_Raw data_
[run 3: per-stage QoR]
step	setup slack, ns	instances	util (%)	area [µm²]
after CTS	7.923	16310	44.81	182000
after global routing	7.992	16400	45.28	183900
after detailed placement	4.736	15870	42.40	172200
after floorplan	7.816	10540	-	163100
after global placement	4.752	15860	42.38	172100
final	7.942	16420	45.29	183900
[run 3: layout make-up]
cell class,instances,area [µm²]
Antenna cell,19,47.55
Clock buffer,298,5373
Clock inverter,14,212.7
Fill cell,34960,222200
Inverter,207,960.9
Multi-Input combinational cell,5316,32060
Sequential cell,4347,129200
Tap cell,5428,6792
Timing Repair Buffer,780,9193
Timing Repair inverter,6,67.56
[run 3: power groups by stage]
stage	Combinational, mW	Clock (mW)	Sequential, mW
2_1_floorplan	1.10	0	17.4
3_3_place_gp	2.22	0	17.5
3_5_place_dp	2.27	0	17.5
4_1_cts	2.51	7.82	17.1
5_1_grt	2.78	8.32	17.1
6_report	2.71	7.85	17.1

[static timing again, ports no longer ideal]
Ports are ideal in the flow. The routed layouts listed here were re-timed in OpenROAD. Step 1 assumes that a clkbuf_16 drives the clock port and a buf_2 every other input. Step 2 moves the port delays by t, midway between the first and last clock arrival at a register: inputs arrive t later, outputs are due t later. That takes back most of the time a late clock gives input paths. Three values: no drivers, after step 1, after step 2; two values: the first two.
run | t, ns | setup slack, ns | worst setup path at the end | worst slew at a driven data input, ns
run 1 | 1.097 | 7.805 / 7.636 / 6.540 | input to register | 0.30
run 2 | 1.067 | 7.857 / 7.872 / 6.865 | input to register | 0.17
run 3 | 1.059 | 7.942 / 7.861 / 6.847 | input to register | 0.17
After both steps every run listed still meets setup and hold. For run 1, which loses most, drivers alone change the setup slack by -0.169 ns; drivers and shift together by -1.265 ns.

_What to do_
The expected answer is a copy of every line in the entries that holds the word "global".

_Written answer_
after global routing	7.992	16400	45.28	183900
after global placement	4.752	15860	42.38	172100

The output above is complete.